Where Did the Time Go?

One of the more ironic aspects of writing this blog is that sometimes, I don't have time to write it, particularly if I want to spend time with my family. So, if you see long gaps, that's why - that, plus my innate tendency to like TV and surfing the Internet.

My hope is that I'll be more disciplined and a more faithful blogger once my Tidbit starts school - but that's still nearly a year away.

The realization that she's headed to school - and won't need me at home full time - is sending me into an identity tail spin. I simply can't decide what happens next. Among the ideas bouncing through my head:
  • Have another baby. I've always planned for two, but for a lot of reasons, that didn't happen and it's a really hard choice for me. Pregnancy just about kills me. And yet...
  • Go back to school or work full- or part-time.
  • Take a year off and get in better shape.
  • Really dig in and work hard at my freelance career. (Complicated, since she won't be in school year round and clients aren't likely to understand I need summers off!)
  • Try to start a new and different business that the whole family could participate in.
  • Try to launch a mega successful blog and/or write the next Harry Potter.
  • Keep going like I'm going now, same part-time freelance work, and just accept there are some things in life we'll never afford - such as retirement.
Right now, I spend a lot of time debating the merits of becoming a teacher versus continuing as a freelance writer. I'm even exploring getting a masters in teaching.

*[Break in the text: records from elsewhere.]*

===== config.mk =====
export PLATFORM = sky130hd
export DESIGN_NAME = ws2812_frame_scheduler
export DESIGN_NICKNAME = d
export VERILOG_FILES = /design/src/rtl/ws2812_frame_scheduler.sv
export SDC_FILE = /design/constraint.sdc
export NUM_CORES = 1
export LEC_CHECK = 0
export BUFFER_PORTS_ARGS = -buffer_cell sky130_fd_sc_hd__buf_2
export CAP_MARGIN = 20
export CORE_ASPECT_RATIO = 1.75
export CORE_UTILIZATION = 59
export CTS_CLUSTER_SIZE = 20
export DETAILED_ROUTE_END_ITERATION = 12
export GPL_TIMING_DRIVEN = 0
export PLACE_DENSITY = 0.84
export SLEW_MARGIN = 20
export SYNTH_ARGS = -nofsm -noshare
export SYNTH_HDL_FRONTEND = slang
export SYNTH_SLANG_ARGS = --single-unit

===== constraint.sdc =====
create_clock -name CLK -period 3.5 [get_ports CLK]
set_input_delay 0.875 -clock CLK [delete_from_list [all_inputs] [get_ports CLK]]
set_output_delay 0.875 -clock CLK [all_outputs]
set_load 0.1 [all_outputs]
$ cat src/rtl/qpsk_mapper.sv
// qpsk_mapper: pairs serial interleaver bits into Gray-coded QPSK I/Q symbols in Q1.15.
// Define QPSK_SKID_EN to add a one-symbol skid buffer with a registered ready_out.
module qpsk_mapper #(
    parameter int          Ncbps = 192,
    parameter int          Ncpc  = 2,
    parameter int          W     = 16,
    parameter logic [W-1:0] AMP  = 16'h5A82
) (
    input  logic         clk,
    input  logic         resetN,
    input  logic         data_in,
    input  logic         valid_in,
    output logic         ready_out,
    output logic [W-1:0] i_out,
    output logic [W-1:0] q_out,
    output logic         valid_out,
    input  logic         ready_in,
    output logic         last_out
);

    localparam int             SYMS     = Ncbps / Ncpc;
    localparam int             CW       = $clog2(SYMS);
    localparam logic [CW-1:0]  CNT_LAST = CW'(SYMS - 1);
    localparam logic [W-1:0]   AMP_NEG  = -AMP;

    logic          phase;
    logic          b0;
    logic [CW-1:0] sym_cnt;
    logic          accept;
    logic          load;
    logic [W-1:0]  new_i;
    logic [W-1:0]  new_q;
    logic          new_last;

    assign accept   = valid_in && ready_out;
    assign load     = accept && phase;
    assign new_i    = b0 ? AMP_NEG : AMP;
    assign new_q    = data_in ? AMP_NEG : AMP;
    assign new_last = (sym_cnt == CNT_LAST);

    // Pairing phase, first-bit store and per-block symbol counter.
    always_ff @(posedge clk or negedge resetN) begin
        if (!resetN) begin
            phase   <= 1'b0;
            b0      <= 1'b0;
            sym_cnt <= '0;
        end else if (accept) begin
            phase <= ~phase;
            if (!phase)
                b0 <= data_in;
            if (phase)
                sym_cnt <= new_last ? '0 : sym_cnt + 1'b1;
        end
    end

`ifdef QPSK_SKID_EN
    logic         skid_v;
    logic [W-1:0] skid_i;
    logic [W-1:0] skid_q;
    logic         skid_l;
    logic         out_v_n;
    logic [W-1:0] out_i_n;
    logic [W-1:0] out_q_n;
    logic         out_l_n;
    logic         sk_v_n;
    logic [W-1:0] sk_i_n;
    logic [W-1:0] sk_q_n;
    logic         sk_l_n;
    logic         phase_n;

    // Drain first (skid moves forward), then place a new symbol in the first free slot.
    always_comb begin
        out_v_n = valid_out;
        out_i_n = i_out;
        out_q_n = q_out;
        out_l_n = last_out;
        sk_v_n  = skid_v;
        sk_i_n  = skid_i;
        sk_q_n  = skid_q;
        sk_l_n  = skid_l;
        phase_n = accept ? ~phase : phase;
        if (valid_out && ready_in) begin
            out_v_n = skid_v;
            out_i_n = skid_i;
            out_q_n = skid_q;
            out_l_n = skid_l;
            sk_v_n  = 1'b0;
        end
        if (load) begin
            if (!out_v_n) begin
                out_v_n = 1'b1;
                out_i_n = new_i;
                out_q_n = new_q;
                out_l_n = new_last;
            end else begin
                sk_v_n = 1'b1;
                sk_i_n = new_i;
                sk_q_n = new_q;
                sk_l_n = new_last;
            end
        end
    end

    always_ff @(posedge clk or negedge resetN) begin
        if (!resetN) begin
            valid_out <= 1'b0;
            last_out  <= 1'b0;
            i_out     <= '0;
            q_out     <= '0;
            skid_v    <= 1'b0;
            skid_i    <= '0;
            skid_q    <= '0;
            skid_l    <= 1'b0;
            ready_out <= 1'b1;
        end else begin
            valid_out <= out_v_n;
            last_out  <= out_l_n;
            i_out     <= out_i_n;
            q_out     <= out_q_n;
            skid_v    <= sk_v_n;
            skid_i    <= sk_i_n;
            skid_q    <= sk_q_n;
            skid_l    <= sk_l_n;
            ready_out <= !(out_v_n && sk_v_n && phase_n);
        end
    end
`else
    // A first bit never needs a slot; a second bit needs the output register free.
    assign ready_out = !phase || !valid_out || ready_in;

    always_ff @(posedge clk or negedge resetN) begin
        if (!resetN) begin
            valid_out <= 1'b0;
            last_out  <= 1'b0;
            i_out     <= '0;
            q_out     <= '0;
        end else if (load) begin
            valid_out <= 1'b1;
            last_out  <= new_last;
            i_out     <= new_i;
            q_out     <= new_q;
        end else if (ready_in) begin
            valid_out <= 1'b0;
            last_out  <= 1'b0;
        end
    end
`endif

endmodule
--- config.mk ---
export PLATFORM = sky130hd
export DESIGN_NAME = keystream_sequencer_flat
export DESIGN_NICKNAME = d
export VERILOG_FILES = /design/src/rtl/kseq_pkg.sv /design/src/rtl/keystream_sequencer_if.sv /design/src/rtl/kseq_outbuf.sv /design/src/rtl/keystream_sequencer.sv /design/src/flat_wrapper.sv
export SDC_FILE = /design/constraint.sdc
export NUM_CORES = 1
export LEC_CHECK = 0
export CORE_MARGIN = 5
export CORE_UTILIZATION = 40
export DETAILED_ROUTE_END_ITERATION = 10
export PLACE_DENSITY = 0.57
export RECOVER_POWER = 25
export SLEW_MARGIN = 20
export SYNTH_ARGS = -nofsm -noshare
export SYNTH_HDL_FRONTEND = slang
export SYNTH_SLANG_ARGS = --single-unit
export TNS_END_PERCENT = 20
--- constraint.sdc ---
create_clock -name clk -period 6 [get_ports clk]
set_clock_uncertainty 0.05 [all_clocks]
set_input_delay 0.9 -clock clk [delete_from_list [all_inputs] [get_ports clk]]
set_output_delay 0.9 -clock clk [all_outputs]
set_load 0.03 [all_outputs]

I've been reading "101 Secrets of Happy Families" off and on - it's one of those books you can read that way, since it's really more a series of short essays than a book. Anyway, one of the items is that Happy Families determine what they should do - not what they want to do. In other words, you stop focusing on your wants and on what needs to be done, what should be done, to further the family. This has been somewhat helpful. After all, I should do something that brings in money, adds to our future financial security and lets me still be home with my child as much as possible. So, when you look at it that way, I should be a teacher, since then my schedule and my daughter's schedule would be the same and I'd have a regular paycheck and retirement and even my own health insurance. Plus, I think I might actually like it.

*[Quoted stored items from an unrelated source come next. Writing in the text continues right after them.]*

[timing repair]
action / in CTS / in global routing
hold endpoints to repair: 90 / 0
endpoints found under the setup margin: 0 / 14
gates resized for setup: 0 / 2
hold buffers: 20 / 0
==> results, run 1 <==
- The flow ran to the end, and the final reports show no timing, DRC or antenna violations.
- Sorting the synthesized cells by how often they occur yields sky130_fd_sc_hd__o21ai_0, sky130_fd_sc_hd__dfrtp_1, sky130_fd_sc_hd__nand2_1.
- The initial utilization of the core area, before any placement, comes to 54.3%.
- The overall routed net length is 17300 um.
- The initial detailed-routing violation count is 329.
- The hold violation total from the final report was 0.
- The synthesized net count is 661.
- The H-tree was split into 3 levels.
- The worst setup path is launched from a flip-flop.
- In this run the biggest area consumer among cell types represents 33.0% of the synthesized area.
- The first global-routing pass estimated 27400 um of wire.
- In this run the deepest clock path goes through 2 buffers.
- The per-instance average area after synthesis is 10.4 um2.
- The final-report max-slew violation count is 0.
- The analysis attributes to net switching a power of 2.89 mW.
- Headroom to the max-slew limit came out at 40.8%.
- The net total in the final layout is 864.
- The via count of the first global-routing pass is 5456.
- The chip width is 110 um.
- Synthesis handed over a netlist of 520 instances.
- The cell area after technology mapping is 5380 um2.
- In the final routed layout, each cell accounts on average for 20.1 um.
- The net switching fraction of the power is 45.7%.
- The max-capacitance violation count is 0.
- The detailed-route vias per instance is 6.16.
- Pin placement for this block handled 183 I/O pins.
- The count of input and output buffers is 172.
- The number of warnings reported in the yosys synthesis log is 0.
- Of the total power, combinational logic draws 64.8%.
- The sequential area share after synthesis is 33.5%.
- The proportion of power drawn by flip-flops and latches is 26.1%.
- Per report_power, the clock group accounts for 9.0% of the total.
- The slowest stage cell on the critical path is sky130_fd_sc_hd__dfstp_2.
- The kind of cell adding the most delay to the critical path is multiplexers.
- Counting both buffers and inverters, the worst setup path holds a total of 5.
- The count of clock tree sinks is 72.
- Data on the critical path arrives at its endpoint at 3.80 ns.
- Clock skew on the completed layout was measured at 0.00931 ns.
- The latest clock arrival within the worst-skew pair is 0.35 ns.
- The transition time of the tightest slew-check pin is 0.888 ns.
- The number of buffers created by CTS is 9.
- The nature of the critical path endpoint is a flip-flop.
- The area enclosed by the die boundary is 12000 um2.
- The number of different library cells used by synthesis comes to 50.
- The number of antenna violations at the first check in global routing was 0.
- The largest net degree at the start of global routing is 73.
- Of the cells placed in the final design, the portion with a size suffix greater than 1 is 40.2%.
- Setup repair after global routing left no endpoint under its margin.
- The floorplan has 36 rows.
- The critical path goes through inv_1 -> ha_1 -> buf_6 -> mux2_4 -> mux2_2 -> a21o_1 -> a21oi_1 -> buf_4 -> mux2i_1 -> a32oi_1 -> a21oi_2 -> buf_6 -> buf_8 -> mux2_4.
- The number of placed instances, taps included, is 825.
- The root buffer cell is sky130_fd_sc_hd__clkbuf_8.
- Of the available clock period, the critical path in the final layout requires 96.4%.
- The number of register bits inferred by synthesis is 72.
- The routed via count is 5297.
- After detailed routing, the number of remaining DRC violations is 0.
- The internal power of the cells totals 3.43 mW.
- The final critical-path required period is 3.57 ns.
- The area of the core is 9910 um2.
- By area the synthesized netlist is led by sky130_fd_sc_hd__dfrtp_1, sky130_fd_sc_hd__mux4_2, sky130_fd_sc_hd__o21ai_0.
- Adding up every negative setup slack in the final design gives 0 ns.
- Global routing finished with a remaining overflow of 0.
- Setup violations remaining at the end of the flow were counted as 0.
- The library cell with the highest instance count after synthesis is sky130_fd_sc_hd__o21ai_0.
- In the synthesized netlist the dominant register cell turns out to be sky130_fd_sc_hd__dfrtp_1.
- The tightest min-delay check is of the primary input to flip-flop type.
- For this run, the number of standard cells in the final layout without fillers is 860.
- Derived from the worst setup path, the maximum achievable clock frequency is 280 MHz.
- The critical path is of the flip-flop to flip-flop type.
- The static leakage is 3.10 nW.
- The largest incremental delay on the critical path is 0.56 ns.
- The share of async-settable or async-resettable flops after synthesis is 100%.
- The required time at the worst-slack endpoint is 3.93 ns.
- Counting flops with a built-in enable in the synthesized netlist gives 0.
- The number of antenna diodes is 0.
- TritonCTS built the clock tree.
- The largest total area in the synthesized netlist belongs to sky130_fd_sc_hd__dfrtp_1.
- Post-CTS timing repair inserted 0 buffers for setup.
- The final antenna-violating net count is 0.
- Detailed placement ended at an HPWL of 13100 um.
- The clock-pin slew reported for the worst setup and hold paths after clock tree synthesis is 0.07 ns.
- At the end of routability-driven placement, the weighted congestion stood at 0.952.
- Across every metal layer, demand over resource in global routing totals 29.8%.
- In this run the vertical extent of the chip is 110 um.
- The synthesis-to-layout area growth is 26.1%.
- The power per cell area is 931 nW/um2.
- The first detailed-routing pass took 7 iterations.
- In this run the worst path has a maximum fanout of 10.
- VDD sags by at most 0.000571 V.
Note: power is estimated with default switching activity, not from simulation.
===== config.mk =====
export PLATFORM = sky130hd
export DESIGN_NAME = neuron_sequencer
export DESIGN_NICKNAME = d
export VERILOG_FILES = /design/src/rtl/nn_pkg.sv /design/src/rtl/neuron_sequencer.sv
export SDC_FILE = /design/constraint.sdc
export NUM_CORES = 1
export LEC_CHECK = 0
export BUFFER_PORTS_ARGS = -buffer_cell sky130_fd_sc_hd__buf_2
export CAP_MARGIN = 20
export CORE_AREA = 2 2 294 296
export DETAILED_ROUTE_END_ITERATION = 6
export DIE_AREA = 0 0 296 298
export PLACE_DENSITY = 0.46
export SLEW_MARGIN = 40
export SYNTH_ARGS = -nofsm -noshare
export SYNTH_HDL_FRONTEND = slang
export SYNTH_SLANG_ARGS = --single-unit

===== constraint.sdc =====
create_clock -name clk_i -period 3.95 [get_ports clk_i]
set_input_delay 0.1975 -clock clk_i [delete_from_list [all_inputs] [get_ports clk_i]]
set_output_delay 0.1975 -clock clk_i [all_outputs]
set_load 0.02 [all_outputs]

(Go ahead - post about how teaching is a calling. But I know people who teach and didn't feel called. And they're good teachers. Great teachers, even. So, you may feel it's a calling, but that doesn't mean the rest of us have to. Yes, yes: I realize it's not just days with kids and summers off - I know there's a lot of work involved, including long nights of homework and prep, so just back off people! I've got an eraser and I'm not afraid to use it!)

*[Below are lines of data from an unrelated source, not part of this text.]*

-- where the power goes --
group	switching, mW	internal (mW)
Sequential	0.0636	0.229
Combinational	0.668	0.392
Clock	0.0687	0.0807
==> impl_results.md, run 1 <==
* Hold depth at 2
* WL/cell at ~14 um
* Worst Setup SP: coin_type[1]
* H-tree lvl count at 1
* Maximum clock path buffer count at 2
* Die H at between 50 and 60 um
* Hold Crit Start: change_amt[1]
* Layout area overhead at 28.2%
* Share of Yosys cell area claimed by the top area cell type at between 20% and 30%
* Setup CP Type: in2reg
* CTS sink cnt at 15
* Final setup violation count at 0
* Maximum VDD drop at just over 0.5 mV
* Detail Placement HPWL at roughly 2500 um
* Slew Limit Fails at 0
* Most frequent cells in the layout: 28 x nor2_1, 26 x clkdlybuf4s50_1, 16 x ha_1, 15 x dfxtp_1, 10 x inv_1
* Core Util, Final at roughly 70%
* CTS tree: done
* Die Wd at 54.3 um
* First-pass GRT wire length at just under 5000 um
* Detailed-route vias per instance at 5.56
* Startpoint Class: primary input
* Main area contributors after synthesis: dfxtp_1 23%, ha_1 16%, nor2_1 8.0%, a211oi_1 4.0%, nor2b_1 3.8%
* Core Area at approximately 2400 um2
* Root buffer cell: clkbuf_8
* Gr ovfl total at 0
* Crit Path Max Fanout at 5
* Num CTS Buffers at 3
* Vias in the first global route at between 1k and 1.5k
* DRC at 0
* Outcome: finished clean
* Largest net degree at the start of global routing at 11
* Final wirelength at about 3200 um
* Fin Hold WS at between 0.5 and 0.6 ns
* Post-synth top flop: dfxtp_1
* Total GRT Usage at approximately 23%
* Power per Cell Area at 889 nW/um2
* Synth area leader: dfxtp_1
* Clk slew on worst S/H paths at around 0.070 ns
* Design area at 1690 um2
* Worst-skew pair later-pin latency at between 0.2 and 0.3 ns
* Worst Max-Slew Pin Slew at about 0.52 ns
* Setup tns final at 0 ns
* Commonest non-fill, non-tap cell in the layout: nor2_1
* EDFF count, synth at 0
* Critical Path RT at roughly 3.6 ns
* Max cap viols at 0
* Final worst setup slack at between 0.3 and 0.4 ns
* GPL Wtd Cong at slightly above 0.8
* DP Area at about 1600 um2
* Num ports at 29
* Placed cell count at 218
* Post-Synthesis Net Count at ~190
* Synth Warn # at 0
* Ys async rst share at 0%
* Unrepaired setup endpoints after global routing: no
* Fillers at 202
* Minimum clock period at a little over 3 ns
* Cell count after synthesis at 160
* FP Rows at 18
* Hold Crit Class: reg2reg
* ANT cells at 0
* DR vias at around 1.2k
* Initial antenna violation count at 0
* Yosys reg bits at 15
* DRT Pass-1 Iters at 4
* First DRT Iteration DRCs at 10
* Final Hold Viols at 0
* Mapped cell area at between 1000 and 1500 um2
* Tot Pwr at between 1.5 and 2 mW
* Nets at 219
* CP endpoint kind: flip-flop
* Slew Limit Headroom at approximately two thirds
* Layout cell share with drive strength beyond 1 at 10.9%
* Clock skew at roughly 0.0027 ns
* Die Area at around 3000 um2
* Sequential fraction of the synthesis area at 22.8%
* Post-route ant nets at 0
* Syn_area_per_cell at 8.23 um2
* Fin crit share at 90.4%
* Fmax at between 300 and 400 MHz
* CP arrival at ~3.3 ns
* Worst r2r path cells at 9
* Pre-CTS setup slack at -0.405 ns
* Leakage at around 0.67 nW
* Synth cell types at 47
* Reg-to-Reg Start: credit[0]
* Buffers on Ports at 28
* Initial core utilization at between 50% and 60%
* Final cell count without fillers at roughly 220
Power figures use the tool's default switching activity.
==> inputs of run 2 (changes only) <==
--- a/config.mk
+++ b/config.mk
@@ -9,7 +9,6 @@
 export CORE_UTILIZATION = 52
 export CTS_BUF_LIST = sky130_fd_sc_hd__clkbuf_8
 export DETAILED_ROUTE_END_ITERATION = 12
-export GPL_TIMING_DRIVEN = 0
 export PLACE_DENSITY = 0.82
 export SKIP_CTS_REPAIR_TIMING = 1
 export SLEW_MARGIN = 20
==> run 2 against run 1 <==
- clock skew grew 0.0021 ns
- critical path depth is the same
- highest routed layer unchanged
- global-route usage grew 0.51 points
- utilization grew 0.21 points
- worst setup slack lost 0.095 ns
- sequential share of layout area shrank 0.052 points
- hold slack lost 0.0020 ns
**config.mk**
```make
export PLATFORM = sky130hd
export DESIGN_NAME = biquad_channel_scheduler
export DESIGN_NICKNAME = d
export VERILOG_FILES = /design/src/rtl/biquad_channel_scheduler.sv
export SDC_FILE = /design/constraint.sdc
export NUM_CORES = 1
export LEC_CHECK = 0
export BUFFER_PORTS_ARGS = -buffer_cell sky130_fd_sc_hd__buf_2
export CORE_MARGIN = 5
export CORE_UTILIZATION = 29
export CTS_CLUSTER_SIZE = 10
export DETAILED_ROUTE_END_ITERATION = 8
export SYNTH_ARGS = -nofsm -noshare
export SYNTH_HDL_FRONTEND = slang
export SYNTH_SLANG_ARGS = --single-unit
```
**constraint.sdc**
```tcl
create_clock -name clk -period 5.8 [get_ports clk]
set_clock_uncertainty 0.05 [all_clocks]
set_input_delay 0.87 -clock clk [delete_from_list [all_inputs] [get_ports clk]]
set_output_delay 0.87 -clock clk [all_outputs]
set_load 0.02 [all_outputs]
```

But then again, the book says happy families support each other in achieving their full potential. And for me, I've always dreamed of being a writer. Not the kind of writer I'm being now, I'll grant you. But nonetheless, a writer. While I could be a teacher - and really enjoy it and work hard to do it well - it's not my dream.

If only my dream job came with full retirement, full salary, the ability to write what I really want and summers off: Then we'd be talking. Instead, I'm pretty much a freelance writer just to be called that. I don't really write about anything I care about. Sad, huh? I just write to pay the bills - the writer's equivalent of taking in laundry.

And then there's this question: Which is a better role model for my daughter? Should I pursue my dream or be a responsible adult and get a real job that helps my family. After all, her father has to work at a 8-5, 40-hour a week job that's less than his dream. True, he wanted to do what he does, but I'm sure he'd love to be working from home in his pajamas, spending summers with her, too. Where do I get off thinking I'm entitled to such liberty? And do I really want to raise her with these kinds of expectations?

I am working. And I'm pretty happy with my salary - though full-time work would be better and allow us to buy lots of opportunities. Not stuff - I don't want just stuff, like huge TVs or expensive cars.

But, for instance, we want to camp as a family. I feel camping is a fantastic way to teach our environmental values to our child and bond as a family. It's also something my extended family does together. But this year, I aged out of tent camping. I just can't do it anymore. I ache too much - and we've tried everything. Plus, my daughter hated it.

So, to camp, we're going to need some form of camper and a different vehicle for toying. Right now, that means we're just not going camping because we don't have the funds for all that. And I'm not sure when we will, as long as I'm freelancing.

Freelance writing worked while my daughter was young. But long-term, I'm not sure what I do now is the best bet for me or my family.

Wow. Talk about a tangent. Not my usual type of post. But there you have it: Do you follow a career that's your calling or choose a career that most helps you further your family's goals and lifestyle?